Think about “Stars and Scrubs.” It’s a great strategy—if all the other teams in your league aren’t doing it. If other teams are also Stars and Scrubsing it, then the market laws of supply and demand say prices go up on the stars and the scrubs. The bargains then theoretically fall to the middle, for the Spread The Riskers. But if there’s also a bunch of them, they bid up the middle-tier players! It’s a mug’s game.

Take for another example “The Over-30 All-Stars Strategy” mentioned earlier. The article implies targeting these players:

Easy, right? All you have to do is roster eight players, five of whom went in the first two rounds of the LABR Mixed Draft. Your bidding tactic has to be to nominate one and then fake a heart attack or call in a false fire alarm before anyone else can bid. Even if you could get all these players at value, their BHQ 5x5 projections add up to $207, leaving you the grand sum of $53 to get 15 additional players, including five or six more starters and another closer or two. And even all of that depends on all your opponents tacitly, even subconsciously, agreeing not to punch you in the face by bidding past HQ values on any of these players, or jumping in early on their ADPs. Will Josh Donaldson go for $29 in your leagues? Will $25 land Cano? Nor in mine, either.

In fact, even though the “Over-30 players” article has the word “strategy” in the title, I’m pretty sure it wasn’t intended to be an actual strategy. It’s more like “these older guys might be undervalued in some leagues.”

There was one genuine strategic breakthrough in fantasy baseball. Many years ago, Ron Shandler noticed a market-valuation inefficiency in 4x4 with non-closer relief pitchers. Out of that observation, Shandler created the “LIMA Plan,” a strategy designed to exploit the fact that he could buy a few $1 high-skill relievers to shore up ERA and WHIP, then spend the savings on outspending everyone in hitting, with enough decent pitchers to get by.

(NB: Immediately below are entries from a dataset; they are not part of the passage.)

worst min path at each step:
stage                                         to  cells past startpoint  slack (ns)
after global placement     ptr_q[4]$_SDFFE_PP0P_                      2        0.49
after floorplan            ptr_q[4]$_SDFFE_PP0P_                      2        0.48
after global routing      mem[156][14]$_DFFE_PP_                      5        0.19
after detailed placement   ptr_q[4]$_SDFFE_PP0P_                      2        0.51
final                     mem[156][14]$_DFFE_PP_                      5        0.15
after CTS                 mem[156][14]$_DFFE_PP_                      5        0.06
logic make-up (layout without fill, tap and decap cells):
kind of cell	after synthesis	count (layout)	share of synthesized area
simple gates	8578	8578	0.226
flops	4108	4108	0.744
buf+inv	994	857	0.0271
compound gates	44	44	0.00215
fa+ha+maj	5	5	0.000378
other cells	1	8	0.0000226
**config.mk**
```make
export PLATFORM = sky130hd
export DESIGN_NAME = demux_32by1_4
export DESIGN_NICKNAME = d
export VERILOG_FILES = /design/src/rtl/neuron_pkg.sv /design/src/rtl/demux_slot.sv /design/src/rtl/demux_32by1_4.sv
export SDC_FILE = /design/constraint.sdc
export NUM_CORES = 1
export LEC_CHECK = 0
export CORE_ASPECT_RATIO = 2
export CORE_UTILIZATION = 47
export CTS_CLUSTER_SIZE = 14
export DETAILED_ROUTE_END_ITERATION = 10
export PLACE_DENSITY = 0.88
export SLEW_MARGIN = 20
export SYNTH_ARGS = -nofsm -noshare
export SYNTH_HDL_FRONTEND = slang
export SYNTH_SLANG_ARGS = --single-unit
export TNS_END_PERCENT = 1
```
**constraint.sdc**
```tcl
create_clock -name clk -period 9.08 [get_ports clk]
set_input_delay 1.362 -clock clk [delete_from_list [all_inputs] [get_ports clk]]
set_output_delay 1.362 -clock clk [all_outputs]
set_load 0.005 [all_outputs]
```
[src/flat_wrapper.sv]
// flat-port wrapper written by rule: the top's interface ports become plain ports
module eq_band_mixer_flat 
#(
   parameter int DATA_W    = 24,
   parameter int GAIN_W    = 16,
   parameter int GAIN_FRAC = 14
)
  (clk, rst_n, bus_sample_valid, bus_band_lowpass, bus_band_64_125, bus_band_125_250, bus_band_250_500, bus_band_500_1k, bus_band_1k_2k, bus_band_2k_4k, bus_band_4k_8k, bus_band_8k_16k, bus_band_highpass, bus_gain_we, bus_gain_addr, bus_gain_data, bus_audio_out, bus_out_valid, bus_sat_flag, bus_busy, bus_overrun);
  eq_band_mixer_if #(.DATA_W(DATA_W), .GAIN_W(GAIN_W)) bus_i ();
  input  logic clk;
  input  logic rst_n;
  input wire logic [$bits(bus_i.sample_valid)-1:0] bus_sample_valid;
  input wire logic [$bits(bus_i.band_lowpass)-1:0] bus_band_lowpass;
  input wire logic [$bits(bus_i.band_64_125)-1:0] bus_band_64_125;
  input wire logic [$bits(bus_i.band_125_250)-1:0] bus_band_125_250;
  input wire logic [$bits(bus_i.band_250_500)-1:0] bus_band_250_500;
  input wire logic [$bits(bus_i.band_500_1k)-1:0] bus_band_500_1k;
  input wire logic [$bits(bus_i.band_1k_2k)-1:0] bus_band_1k_2k;
  input wire logic [$bits(bus_i.band_2k_4k)-1:0] bus_band_2k_4k;
  input wire logic [$bits(bus_i.band_4k_8k)-1:0] bus_band_4k_8k;
  input wire logic [$bits(bus_i.band_8k_16k)-1:0] bus_band_8k_16k;
  input wire logic [$bits(bus_i.band_highpass)-1:0] bus_band_highpass;
  input wire logic [$bits(bus_i.gain_we)-1:0] bus_gain_we;
  input wire logic [$bits(bus_i.gain_addr)-1:0] bus_gain_addr;
  input wire logic [$bits(bus_i.gain_data)-1:0] bus_gain_data;
  output wire logic [$bits(bus_i.audio_out)-1:0] bus_audio_out;
  output wire logic [$bits(bus_i.out_valid)-1:0] bus_out_valid;
  output wire logic [$bits(bus_i.sat_flag)-1:0] bus_sat_flag;
  output wire logic [$bits(bus_i.busy)-1:0] bus_busy;
  output wire logic [$bits(bus_i.overrun)-1:0] bus_overrun;
  assign bus_i.sample_valid = bus_sample_valid;
  assign bus_i.band_lowpass = bus_band_lowpass;
  assign bus_i.band_64_125 = bus_band_64_125;
  assign bus_i.band_125_250 = bus_band_125_250;
  assign bus_i.band_250_500 = bus_band_250_500;
  assign bus_i.band_500_1k = bus_band_500_1k;
  assign bus_i.band_1k_2k = bus_band_1k_2k;
  assign bus_i.band_2k_4k = bus_band_2k_4k;
  assign bus_i.band_4k_8k = bus_band_4k_8k;
  assign bus_i.band_8k_16k = bus_band_8k_16k;
  assign bus_i.band_highpass = bus_band_highpass;
  assign bus_i.gain_we = bus_gain_we;
  assign bus_i.gain_addr = bus_gain_addr;
  assign bus_i.gain_data = bus_gain_data;
  assign bus_audio_out = bus_i.audio_out;
  assign bus_out_valid = bus_i.out_valid;
  assign bus_sat_flag = bus_i.sat_flag;
  assign bus_busy = bus_i.busy;
  assign bus_overrun = bus_i.overrun;
  eq_band_mixer #(.DATA_W(DATA_W), .GAIN_W(GAIN_W), .GAIN_FRAC(GAIN_FRAC)) u_core (.clk(clk), .rst_n(rst_n), .bus(bus_i));
endmodule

It actually worked, for a while. But again, other owners started using it, punching each other in the face over those LIMA relievers,  and the advantage evaporated. We haven’t seen its like again since. And I’ll bet we never will.

Conclusion

So is there an applicable strategy for fantasy baseball now? Yes, there is. But it’s not so much a strategy as accepting and applying common sense:

  • Know what players are available, right to the bottom of the pool.
  • Know what every player is worth (although even here you’ll see profound disagreements about precision—very successful fantasy champions Larry Schechter and Tristan Cockroft advocate valuing to players to the penny, while Ron Shandler, Todd Zola and others say such granularity is pointless given the variabilities of the game and human performance.
  • Know why each player is worth what he's worth, and his risks.
  • Know your opponents.
  • For sure, know the league rules and its history, and what it takes to win.

When many fantasy owners say they’re looking for “a strategy,” they mean something more like “a shortcut” or “a gimmick.” But there are no shortcuts, and gimmicks only work by fluke.

That Mike Tyson quote from earlier is actually not quite accurate, and not quite complete. A few years ago, Tyson gave a fuller telling to the fine columnist Mike Berardino, then of the South Florida Sun-Sentinel. Iron Mike said, “Everybody has a plan until they get hit. Then, like a rat, they stop in fear and freeze.” And he went on, saying, “If you’re good, and your plan is working, somewhere during the duration of that, the outcome of that event you're involved in, you're going to get the wrath, the bad end of the stick. Let's see how you deal with it. Normally, people don’t deal with it that well” (emphasis added).

There’s your winning strategy. Know your stuff, take what the table gives you. Have a strategy, even. But be ready to get punched in the face, and when it happens, deal with it well.